Layered encoding, i.e., structuring data in hierarchical layers that can be accessed and/or decoded as required makes sense. After some false starts, the latest attempts at making layered coding work, in the form of the MPEG-5 LCEVC (Low Complexity Enhancement Video Coding) and SMPTE VC-6 standards, enable many of the benefits facilitated by layered coding.

LCEVC is ISO-MPEG’s new hybrid multi-layer coding enhancement standard. It is codec-agnostic as it combines a lower-resolution base layer encoded with any traditional codec (e.g., h.264, HEVC, VP9, AV1 or VVC) with a layer of residual data that reconstructs the full resolution. The LCEVC coding tools are particularly suitable to efficiently compress details, from both a processing and a compression standpoint, while leveraging a traditional codec at a lower resolution effectively uses the hardware acceleration available for that codec and makes it more efficient.

Enhancing streams with LCEVC enables the delivery of UHD streams at bandwidth typically used for HD video, offering higher quality video with up to 40% bitrate savings and up to 3x faster transcoding. It also enables HDR 10-bit over 8-bit codecs such as h.264 or VP9, and offers a unique reduction of latency jitter thanks to the multi-layer structure inherent in LCEVC. All these benefits can be achieved while keeping average system latency to a minimum. LCEVC’s low-complexity design also enables higher resolutions at sustainable battery consumption, aiding sustainability considerations.

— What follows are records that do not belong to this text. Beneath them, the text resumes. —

### config.mk
export PLATFORM = sky130hd
export DESIGN_NAME = mc_datapath_hs
export DESIGN_NICKNAME = d
export VERILOG_FILES = /design/src/rtl/mc_dp_pkg.sv /design/src/rtl/mc_datapath_hs_mem_seq.sv /design/src/rtl/mc_datapath_hs.sv
export SDC_FILE = /design/constraint.sdc
export NUM_CORES = 1
export LEC_CHECK = 0
export CAP_MARGIN = 0
export CELL_PAD_IN_SITES_DETAIL_PLACEMENT = 0
export CELL_PAD_IN_SITES_GLOBAL_PLACEMENT = 1
export CORE_MARGIN = 2
export CORE_UTILIZATION = 30
export DETAILED_ROUTE_END_ITERATION = 6
export HOLD_SLACK_MARGIN = 0.06
export PLACE_DENSITY = 0.53
export SLEW_MARGIN = 15
export SYNTH_ARGS = -nofsm -noshare
export SYNTH_HDL_FRONTEND = slang
export SYNTH_SLANG_ARGS = --single-unit
### constraint.sdc
create_clock -name clk -period 11.3 [get_ports clk]
set_input_delay 3.39 -clock clk [delete_from_list [all_inputs] [get_ports clk]]
set_output_delay 3.39 -clock clk [all_outputs]
set_load 0.05 [all_outputs]
### src/rtl/mc_dp_pkg.sv
// Shared encodings for the multicycle datapath and its memory sequencer.
package mc_dp_pkg;

    localparam int INSTR_BYTES = 2;

    typedef enum logic [1:0] {
        SRCA_PC    = 2'd0,
        SRCA_OLDPC = 2'd1,
        SRCA_A     = 2'd2,
        SRCA_ZERO  = 2'd3
    } src_a_e;

    typedef enum logic [1:0] {
        SRCB_B     = 2'd0,
        SRCB_IMM   = 2'd1,
        SRCB_INSTR = 2'd2,
        SRCB_ZERO  = 2'd3
    } src_b_e;

    typedef enum logic [1:0] {
        RES_ALUOUT = 2'd0,
        RES_MDR    = 2'd1,
        RES_ALU    = 2'd2,
        RES_IMM    = 2'd3
    } result_e;

    typedef enum logic [2:0] {
        ALU_ADD = 3'd0,
        ALU_SUB = 3'd1,
        ALU_AND = 3'd2,
        ALU_OR  = 3'd3,
        ALU_XOR = 3'd4,
        ALU_SLT = 3'd5,
        ALU_SLL = 3'd6,
        ALU_SRL = 3'd7
    } alu_e;

    // LONG: sext {IR[15],IR[11:0]}; SHORT: sext {IR[15],IR[5:0]};
    // BRANCH: LONG shifted left by one; UPPER: zero-extended IR[11:0].
    typedef enum logic [2:0] {
        IMM_LONG   = 3'd0,
        IMM_SHORT  = 3'd1,
        IMM_BRANCH = 3'd2,
        IMM_UPPER  = 3'd3
    } imm_e;

    typedef enum logic [1:0] {
        SEQ_IDLE = 2'd0,
        SEQ_REQ  = 2'd1,
        SEQ_WAIT = 2'd2
    } seq_state_e;

endpackage

### src/rtl/mc_datapath_hs_mem_seq.sv
// Memory sequencer: launches one request/grant/rvalid access per mem_start
// and owns the registers filled by memory (MDR, IR, OldPC).
//
//   state    | meaning
//   ---------+------------------------------------------------------
//   SEQ_IDLE | no access in flight, mem_start accepted
//   SEQ_REQ  | mem_req high, address/we/wdata held until mem_gnt
//   SEQ_WAIT | read granted, waiting for mem_rvalid
module mc_mem_seq
    import mc_dp_pkg::*;
#(
    parameter int XLEN   = 16,
    parameter int ADDR_W = 16
) (
    input  logic              clk,
    input  logic              rst,
    input  logic              mem_start,
    input  logic              mem_write,
    input  logic              ir_write,
    input  logic [ADDR_W-1:0] addr,
    input  logic [XLEN-1:0]   wdata,
    input  logic [XLEN-1:0]   pc,
    output logic              mem_busy,
    output logic              mem_done,
    output logic              mem_req,
    output logic              mem_we,
    output logic [ADDR_W-1:0] mem_addr,
    output logic [XLEN-1:0]   mem_wdata,
    input  logic              mem_gnt,
    input  logic              mem_rvalid,
    input  logic [XLEN-1:0]   mem_rdata,
    output logic [XLEN-1:0]   mdr,
    output logic [15:0]       ir,
    output logic [XLEN-1:0]   old_pc
);

    seq_state_e state;
    logic       ir_pend;

    assign mem_busy = (state != SEQ_IDLE);

    // Sequencer FSM with registered bus outputs and memory-loaded registers.
    always_ff @(posedge clk) begin
        if (!rst) begin
            state     <= SEQ_IDLE;
            mem_req   <= 1'b0;
            mem_we    <= 1'b0;
            mem_addr  <= '0;
            mem_wdata <= '0;
            mem_done  <= 1'b0;
            ir_pend   <= 1'b0;
            mdr       <= '0;
            ir        <= '0;
            old_pc    <= '0;
        end else begin
            mem_done <= 1'b0;
            unique case (state)
                SEQ_IDLE: begin
                    if (mem_start) begin
                        state     <= SEQ_REQ;
                        mem_req   <= 1'b1;
                        mem_we    <= mem_write;
                        mem_addr  <= addr;
                        mem_wdata <= wdata;
                        ir_pend   <= ir_write;
                        if (ir_write) old_pc <= pc;
                    end
                end
                SEQ_REQ: begin
                    if (mem_gnt) begin
                        mem_req <= 1'b0;
                        if (mem_we) begin
                            state    <= SEQ_IDLE;
                            mem_done <= 1'b1;
                        end else begin
                            state <= SEQ_WAIT;
                        end
                    end
                end
                SEQ_WAIT: begin
                    if (mem_rvalid) begin
                        mdr <= mem_rdata;
                        if (ir_pend) ir <= mem_rdata[15:0];
                        state    <= SEQ_IDLE;
                        mem_done <= 1'b1;
                    end
                end
                default: state <= SEQ_IDLE;
            endcase
        end
    end

endmodule

### src/rtl/mc_datapath_hs.sv
// XLEN-bit multicycle datapath with a handshaked memory port.
module mc_datapath_hs
    import mc_dp_pkg::*;
#(
    parameter int              XLEN     = 16,
    parameter int              ADDR_W   = 16,
    parameter logic [XLEN-1:0] RESET_PC = '0,
    parameter bit              ZERO_REG = 1'b0
) (
    input  logic              clk,
    input  logic              rst,
    input  logic              pc_write,
    input  logic              ir_write,
    input  logic              reg_write,
    input  logic              adr_src,
    input  logic              mem_write,
    input  logic [1:0]        result_src,
    input  logic [1:0]        alu_src_a,
    input  logic [1:0]        alu_src_b,
    input  logic [2:0]        alu_control,
    input  logic [2:0]        imm_src,
    input  logic              mem_start,
    output logic              mem_busy,
    output logic              mem_done,
    output logic              mem_req,
    output logic              mem_we,
    output logic [ADDR_W-1:0] mem_addr,
    output logic [XLEN-1:0]   mem_wdata,
    input  logic              mem_gnt,
    input  logic              mem_rvalid,
    input  logic [XLEN-1:0]   mem_rdata,
    output logic [2:0]        op,
    output logic [2:0]        funct3,
    output logic [1:0]        branch_funct,
    output logic              funct7,
    output logic              zero,
    output logic              less,
    output logic              greater,
    input  logic [2:0]        dbg_sel,
    output logic [XLEN-1:0]   dbg_data
);

    logic [XLEN-1:0] pc, old_pc, mdr, a_reg, b_reg, alu_out;
    logic [15:0]     ir;
    logic [XLEN-1:0] rf [8];
    logic [XLEN-1:0] rd1, rd2, imm_ext, src_a, src_b, alu_result, result;
    logic [12:0]     imm_raw;
    logic [2:0]      rs1, rs2, rd;
    logic [ADDR_W-1:0] seq_addr;

    assign rs1     = ir[5:3];
    assign rs2     = ir[8:6];
    assign rd      = ir[11:9];
    assign imm_raw = {ir[15], ir[11:0]};

    assign op           = ir[14:12];
    assign funct3       = ir[2:0];
    assign branch_funct = ir[11:10];
    assign funct7       = ir[15];

    // Register file reads, with register 0 hard-wired when ZERO_REG is set.
    always_comb begin
        rd1      = rf[rs1];
        rd2      = rf[rs2];
        dbg_data = rf[dbg_sel];
        if (ZERO_REG) begin
            if (rs1 == 3'd0)     rd1      = '0;
            if (rs2 == 3'd0)     rd2      = '0;
            if (dbg_sel == 3'd0) dbg_data = '0;
        end
    end

    // Immediate extension.
    always_comb begin
        imm_ext = {{(XLEN-13){imm_raw[12]}}, imm_raw};
        case (imm_e'(imm_src))
            IMM_SHORT:  imm_ext = {{(XLEN-7){ir[15]}}, ir[15], ir[5:0]};
            IMM_BRANCH: imm_ext = {{(XLEN-14){imm_raw[12]}}, imm_raw, 1'b0};
            IMM_UPPER:  imm_ext = {{(XLEN-12){1'b0}}, ir[11:0]};
            default:    imm_ext = {{(XLEN-13){imm_raw[12]}}, imm_raw};
        endcase
    end

    // Operand muxes, ALU and result mux.
    always_comb begin
        case (src_a_e'(alu_src_a))
            SRCA_PC:    src_a = pc;
            SRCA_OLDPC: src_a = old_pc;
            SRCA_A:     src_a = a_reg;
            default:    src_a = '0;
        endcase
        case (src_b_e'(alu_src_b))
            SRCB_B:     src_b = b_reg;
            SRCB_IMM:   src_b = imm_ext;
            SRCB_INSTR: src_b = XLEN'(INSTR_BYTES);
            default:    src_b = '0;
        endcase
        case (alu_e'(alu_control))
            ALU_ADD: alu_result = src_a + src_b;
            ALU_SUB: alu_result = src_a - src_b;
            ALU_AND: alu_result = src_a & src_b;
            ALU_OR:  alu_result = src_a | src_b;
            ALU_XOR: alu_result = src_a ^ src_b;
            ALU_SLT: alu_result = {{(XLEN-1){1'b0}}, $signed(src_a) < $signed(src_b)};
            ALU_SLL: alu_result = src_a << src_b[4:0];
            default: alu_result = src_a >> src_b[4:0];
        endcase
        case (result_e'(result_src))
            RES_ALUOUT: result = alu_out;
            RES_MDR:    result = mdr;
            RES_ALU:    result = alu_result;
            default:    result = imm_ext;
        endcase
        seq_addr = adr_src ? result[ADDR_W-1:0] : pc[ADDR_W-1:0];
    end

    assign zero    = (alu_result == '0);
    assign less    = alu_result[XLEN-1];
    assign greater = !alu_result[XLEN-1] && (alu_result != '0);

    // PC and the per-cycle operand/result pipeline registers.
    always_ff @(posedge clk) begin
        if (!rst) begin
            pc      <= RESET_PC;
            a_reg   <= '0;
            b_reg   <= '0;
            alu_out <= '0;
        end else begin
            a_reg   <= rd1;
            b_reg   <= rd2;
            alu_out <= alu_result;
            if (pc_write) pc <= result;
        end
    end

    // Register file write port.
    always_ff @(posedge clk) begin
        if (!rst) begin
            for (int i = 0; i < 8; i++) rf[i] <= '0;
        end else if (reg_write && !(ZERO_REG && rd == 3'd0)) begin
            rf[rd] <= result;
        end
    end

    mc_mem_seq #(.XLEN(XLEN), .ADDR_W(ADDR_W)) u_mem_seq (
        .clk        (clk),
        .rst        (rst),
        .mem_start  (mem_start),
        .mem_write  (mem_write),
        .ir_write   (ir_write),
        .addr       (seq_addr),
        .wdata      (b_reg),
        .pc         (pc),
        .mem_busy   (mem_busy),
        .mem_done   (mem_done),
        .mem_req    (mem_req),
        .mem_we     (mem_we),
        .mem_addr   (mem_addr),
        .mem_wdata  (mem_wdata),
        .mem_gnt    (mem_gnt),
        .mem_rvalid (mem_rvalid),
        .mem_rdata  (mem_rdata),
        .mdr        (mdr),
        .ir         (ir),
        .old_pc     (old_pc)
    );

endmodule
==> qor.tcl <==
set qor(hold_violations) 0
set qor(post-route-min-period_ns) 11.07
set qor(routed_wire_length_per_instance_um) 27.43
set qor(grt_setup_unrepaired) {false}
set qor(setup_violations) 0
set qor(synthSimpleGateAreaFrac_pct) 16.23
set qor(final_min_period_over_clock_period_pct) 97.97
set qor(power.net_switching_w) 0.0009180
set qor(clock_tree_from_tritoncts) {done}
set qor(via_count_of_the_first_global_routing_pass) 15330
set qor(cap_violations) 0
set qor(weighted_congestion_reported_at_the_end_of_routability_driven_placement) 0.9437
set qor(cp-start-kind) {input port}
set qor(clock_insertion_delay_worst_skew_ns) 0.57
set qor(crit_start) {imm_src[1]}
set qor(buffer_levels_on_the_longest_clock_path) 3
set qor(hp-class) {register to register}
set qor(synth_enable_flop_cells) 128
set qor(power.switching_fraction_pct) 31.91
set qor(timing.clock.skew_ns) 0.03751
set qor(ys_dominant_reg_cell) {dfxtp_1}
set qor(transition_time_at_the_pin_with_the_least_slew_margin_ns) 1.205
set qor(final_core_utilization_pct) 36.84
set qor(synthesis.nets) 1930
set qor(ys_seq_area_share_pct) 38.52
set qor(cts.root.buffer_cell) {clkbuf_16}
set qor(int_pwr_w) 0.001959
set qor(global_route_congestion_overflow_total) 0
set qor(fp-row-count) 89
set qor(synth_top_family_by_area) {multiplexers}
set qor(syn_inst) 1835
set qor(post_synth_design_cell_area_um2) 17770
set qor(flip_flop_count_of_the_largest_register_after_layout) 128
set qor(average_size_of_a_mapped_cell_um2) 9.686
set qor(buffer_ports.inserted) 104
set qor(clk_sinks) 278
set qor(r2r_setup_slack_ns) 6.27
set qor(route.detailed.drc) 0
set qor(grt_first_pass_wirelength_mm) 109.7
set qor(cts.reportedPaths.clkPinSlew_ns) 0.05
set qor(comb_power_share_pct) 22.6
set qor(ir_worst_vdd_mv) 0.1232
set qor(timing.reg2reg.worst_path_depth) 20
set qor(synth-warning-count) 0
set qor(synth_xor_xnor_area_share_pct) 0.2957
set qor(drt_pass1_iterations) 5
set qor(vias_after_detailed_routing) 15370
set qor(adder_and_majority_gate_portion_of_the_synthesized_area_pct) 3.886
set qor(die_width_um) 247.4
set qor(drive_above_1_share_pct) 20.32
set qor(setup_slack_ns) 0.2294
set qor(detail-route-antenna-nets) 0
set qor(detail_route.iter0.violations) 1421
set qor(r2r_end) {rf[7][10]}
set qor(clock.fmax_mhz) 90.33
set qor(dpl_worst_slack_ns) -0.1951
set qor(yosys-mux-area-fraction_pct) 20.45
set qor(tritoncts.num_buffers) 35
set qor(lkg_pwr_nw) 7.831
set qor(status) {completed}
set qor(async_reset_ff_share_pct) 0
set qor(vias_per_cell) 5.514
set qor(timing_worst_setup_path_type) {input port to output pin}
set qor(dpl.hpwl_mm) 55.91
set qor(num_io_pins) 105
set qor(critPathCaptureType) {output pin}
set qor(floorplan.die.height_um) 247.4
set qor(core_area_um2) 58800
set qor(timing.critical_path.required_ns) 7.91
set qor(power.density_cell_area_nw_per_um2) 132.8
set qor(crit_fanout) 8
set qor(arrival_ns) 7.68
set qor(report.power.total_w) 0.002877
set qor(dieArea_um2) 61210
set qor(grt_max_degree) 75
set qor(slew_headroom_pct) 19.40
set qor(cts_htree_levels) 2
set qor(crit_path_end) {zero}
set qor(ys_ff_latch) 278
set qor(initial_core_utilization_pct) 30.23
set qor(top_register) {rf}
set qor(global_route.usage.total_pct) 24.90
set qor(timing.rr.start) {u_mem_seq.ir[6]}
set qor(synth_compound_gate_area_share_pct) 15.31
set qor(layout.filler_cells) 5956
set qor(area_growth_syn_to_layout_pct) 21.88
set qor(p_clk_share_pct) 37.8
set qor(drt_wl_total_mm) 76.44
set qor(grt_antenna_before_repair) 0
set qor(netlist-cell-type-count) 95
set qor(power_frac_seq_pct) 39.7
set qor(nets) 2085
set qor(slew_violations) 0
power by group through the flow:
| stage | Combinational (W) | Clock (W) | Sequential (W) |
|---|---|---|---|
| after floorplan | 0.000339 | 0 | 0.00119 |
| after global placement | 0.000641 | 0 | 0.00116 |
| after detailed placement | 0.000637 | 0 | 0.00116 |
| after CTS | 0.000642 | 0.00111 | 0.00114 |
| after global routing | 0.000691 | 0.00114 | 0.00115 |
| final | 0.000650 | 0.00109 | 0.00114 |
worst min-delay path by stage:
stage	slack (ns)	cells after the start	end	start
after global placement	0.44	2	u_mem_seq.ir[13]	u_mem_seq.ir[13]
after global routing	0.47	2	u_mem_seq.old_pc[6]	u_mem_seq.old_pc[6]
after detailed placement	0.45	2	u_mem_seq.mem_wdata[2]	u_mem_seq.mem_wdata[2]
after floorplan	0.43	2	u_mem_seq.mem_wdata[0]	b_reg[0]
final	0.45	2	u_mem_seq.mem_wdata[2]	u_mem_seq.mem_wdata[2]
after CTS	0.45	2	u_mem_seq.mem_wdata[2]	u_mem_seq.mem_wdata[2]
kinds of logic (layout without fill, tap and decap cells):
| group | Yosys count | count (layout) |
|---|---|---|
| adder cells (fa/ha/maj) | 54 | 54 |
| AND/OR/NAND/NOR | 635 | 635 |
| buffers and inverters | 221 | 399 |
| other | 0 | 1 |
| XOR/XNOR | 6 | 6 |
| AO/OA/AOI/OAI | 410 | 410 |
| multiplexers | 231 | 231 |
| flip-flops | 278 | 278 |
critical path, stage by stage:
cell and delay, ns:
clkdlybuf4s50_1 0.48, buf_4 0.15, or2b_1 0.25, a21oi_1 0.14
buf_4 0.17, o22a_1 0.16, nand2_1 0.06, a21o_1 0.23
ha_2 0.41, buf_4 0.14, nand2_1 0.05, o21ai_0 0.14
o21ai_1 0.10, buf_4 0.16, o21ai_0 0.19, xor2_1 0.13
a2111oi_2 0.45, nand3_1 0.18, nor4_2 0.17, buf_4 0.18
and3_4 0.19, buf_12 0.13
metrics by stage:
stage / setup TNS, ns / hold WS (ns) / std cells / instance area (um^2)
detailed placement: -0.2994 / 0.4466 / 2722 / 20390
global placement: -0.1308 / 0.4425 / 2722 / 20390
floorplan: 0 / 0.4271 / 1835 / 17790
global route: 0 / 0.4676 / 2786 / 21660
finish: 0 / 0.4497 / 2787 / 21660
CTS: 0 / 0.4532 / 2782 / 21480
layout make-up:
type / count / area, um^2 / share of cell area (%)
Clock inverter: 14 / 118.9 / 0.5487
Antenna cell: 1 / 2.502 / 0.01155
Clock buffer: 46 / 957.2 / 4.419
Sequential cell: 278 / 6850 / 31.62
Inverter: 75 / 296.5 / 1.369
Timing Repair Buffer: 264 / 2300 / 10.62
Multi-Input combinational cell: 1336 / 10170 / 46.95
Tap cell: 773 / 967.2 / 4.465
Yosys cell counts (all sizes together), types with 8 or more instances:
cell / instances / area [um^2]
o2bb2ai: 15 / 131.4
o21a: 13 / 97.59
clkbuf: 91 / 341.6
o221ai: 9 / 85.08
o22ai: 24 / 150.1
dfxtp: 150 / 3003
buf: 55 / 307.8
edfxtp: 128 / 3844
and3: 17 / 106.4
a21o: 18 / 135.1
nor2: 235 / 887.1
mux4: 102 / 2297
a22oi: 9 / 67.56
o31ai: 8 / 60.06
a211oi: 17 / 127.6
mux2: 25 / 285.3
o211ai: 13 / 102.6
nor3: 17 / 90.09
mux2i: 104 / 1052
nand2b: 20 / 132.6
ha: 52 / 650.6
nor2b: 29 / 181.4
o21ai: 74 / 374.1
nand2: 221 / 829.6
nand3b: 12 / 90.09
a31oi: 16 / 106.4
a41oi: 8 / 70.07
inv: 73 / 274.0
nand3: 30 / 150.1
a21oi: 123 / 619.4
layer usage:
layer / wire, um / share of wire [%] / global-route usage (%) / vias to the layer above
li1: - / - / - / 7032
met1: 32250 / 42 / 32.26 / 7735
met2: 37960 / 50 / 43.30 / 487
met3: 3188 / 4.2 / 2.044 / 114
met4: 3032 / 4.0 / 9.176 / 0
met5: 0 / 0 / 0 / -
what timing repair did:
action,in CTS,in global routing
pin swaps,2,7
setup buffers,0,4
hold buffers,0,0
gates resized for setup,5,34
endpoints found under the setup margin,2,2
cells in the final DEF, fill, tap and decap left out, types with 62 or more instances in the layout:
master	instances
a21oi_1	119
buf_4	157
clkdlybuf4s50_1	99
dfxtp_1	147
edfxtp_1	128
inv_1	70
mux2i_1	101
mux4_2	102
nand2_1	221
nor2_1	232
o21ai_0	62
No activity file was read; power rests on OpenSTA's default activity.
==> edit 1 (config.mk and constraints unchanged) <==
The parameter `ZERO_REG` goes from 1'b0 to 1'b1.
--- a/src/rtl/mc_datapath_hs.sv
+++ b/src/rtl/mc_datapath_hs.sv
@@ -5,7 +5,7 @@
     parameter int              XLEN     = 16,
     parameter int              ADDR_W   = 16,
     parameter logic [XLEN-1:0] RESET_PC = '0,
-    parameter bit              ZERO_REG = 1'b0
+    parameter bit              ZERO_REG = 1'b1
 ) (
     input  logic              clk,
     input  logic              rst,
Function: changed (Yosys sat finds a counterexample within 4 cycles, from zero or initial values and one cycle with rst low).
==> edit 1 against the original RTL <==
- sequential share of layout area increased by 0.12 points
- die area decreased by 1.7%
- highest routed layer unchanged
- global-route usage decreased by 0.83 points
- critical path depth decreased by 4
- power decreased by 1.3%
- design area decreased by 0.35%
- setup slack improved by 0.026 ns
- routed wire length decreased by 4.7%
- sequential cell count unchanged
- largest power group is now clock
- area after synthesis decreased by 1.7%
- fmax increased by 0.23%
==> edit 1: results (changes against the original RTL) <==
qor: power.power.ir.vdd_worst 103 uV [-17%]
qor: route.route.met2.wl 35700 um [-6.1%]
qor: synthesis.synth_area_per_cell 9.47 um^2 [-2.2%]
qor: clocking.count_of_instances_resized_after_the_clock_tree_is_built 27 [+22]
qor: placement.dpl.cell_count 2745 [+0.84%]
qor: grt.grt_use_met2 0.420 [-0.0132]
qor: grt.gr-usage-met3 0.0252 [+0.00477]
qor: grt.number_of_global_route_vias_before_repair 15300 [-0.43%]
qor: finish.area_delta_synth_final 23.6%
qor: placement.place.gp.congestion 0.941 [-0.26%]
qor: route.detail_route.first_pass.iterations 6 [+1]
qor: clocking.cts_made_buffers 34 [-2.9%]
qor: synthesis.synth_top_cells_by_count sky130_fd_sc_hd__nor2_1, sky130_fd_sc_hd__nand2_1, sky130_fd_sc_hd__dfxtp_1, sky130_fd_sc_hd__a21oi_1, sky130_fd_sc_hd__edfxtp_1
qor: timing.final_skew 0.0214 ns [-0.0161 ns]
qor: grt.grt_max_degree 74 [-1.3%]
qor: setup_path.r2r.worst_path.cells 16 [-20%]
qor: placement.post-place-ws -0.787 ns [-0.592 ns]
qor: timing.timing.max_slew.rel_slack 0.193 [-0.000623]
qor: route.vias_per_cell 5.37 [-2.5%]
qor: setup_path.critPathArrivalTime 7.65 ns [-0.03 ns]
qor: finish.antennaDiodeCount 0 [-1]
qor: power.leakagePower 7.90 nW [+0.93%]
qor: route.detail_route.wl_per_cell 25.9 um [-5.5%]
qor: status.status finished, final reports clean
qor: grt.track_usage 0.241 [-0.00826]
qor: route.detailroute.wirelength.met3 2920 um [-8.3%]
qor: clocking.post_cts.repair.setup_buffers 2 [+2]
qor: grt.global_route_wire_length_before_repair 106000 um [-3.6%]
==> edit 1: changes by cell type in the layout (fill, tap and decap cells not counted), sizes merged, moves of 12 or more <==
| cell | change |
|---|---|
| nand2 | +14 |
| a21o | -12 |
| a21oi | +24 |
| mux4 | -22 |
| a221oi | +15 |
| and3 | -12 |
| and2 | +12 |
| conb | +16 |
==> edit 1: worst max-delay path: stages <==
cell and delay (ns):
sky130_fd_sc_hd__clkdlybuf4s50_1 0.62, sky130_fd_sc_hd__nor2b_1 0.17, sky130_fd_sc_hd__buf_4 0.13, sky130_fd_sc_hd__a21oi_1 0.06, sky130_fd_sc_hd__buf_4 0.16, sky130_fd_sc_hd__buf_4 0.13, sky130_fd_sc_hd__ha_1 0.22, sky130_fd_sc_hd__fa_1 0.47
sky130_fd_sc_hd__nor2b_1 0.20, sky130_fd_sc_hd__o31a_1 0.19, sky130_fd_sc_hd__o221ai_2 0.17, sky130_fd_sc_hd__o211ai_1 0.30, sky130_fd_sc_hd__a41o_1 0.29, sky130_fd_sc_hd__o2111ai_2 0.24, sky130_fd_sc_hd__nor3_2 0.23, sky130_fd_sc_hd__nand4b_1 0.24
sky130_fd_sc_hd__o21ba_1 0.25, sky130_fd_sc_hd__buf_4 0.19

Many of the tech giants including Meta, Google, Microsoft, Apple, Sony and NVIDIA are investing tens of billions of dollars in Metaverse technology, and industry predictions see XR functionality of some kind on most internet destinations and apps within the next 5-10 years. The ability to tackle the data volume challenges will be one of the key factors driving the speed with which the XR meta-universe is brought to fruition; the development and adoption of multi-layer coding standards will materially accelerate the development of high quality and interoperable Metaverse destinations to make it a reality for all.

Guido Meardi is CEO of V-Nova. Guido is a former senior Partner at McKinsey, where he was head of the Organization and Operations Practices of the Mediterranean Complex. He has a breadth of business experience and access to senior executives in a variety of industries and geographies, with well-established experience in telecoms, technology, healthcare, insurance, aerospace and defense. He led transformational projects in all continents and was instrumental in setting up some of McKinsey’s own innovation-related business-building activities. Guido is also a serial entrepreneur and angel investor, with many previous business ventures and half a dozen exits. Having retained his engineering expertise, he contributed to the foundational development work for V-Nova’s core technology and is a joint inventor of a number of essential aspects of the technology as well as of several of its latest developments, with over 200 patents co-authored and filed. Guido holds an MBA from MIT Sloan, where he was a Siebel Scholar, and an M.Sc. in Computer Engineering from Politecnico di Milano, where he was an Intel scholar, and the University of Texas at Austin.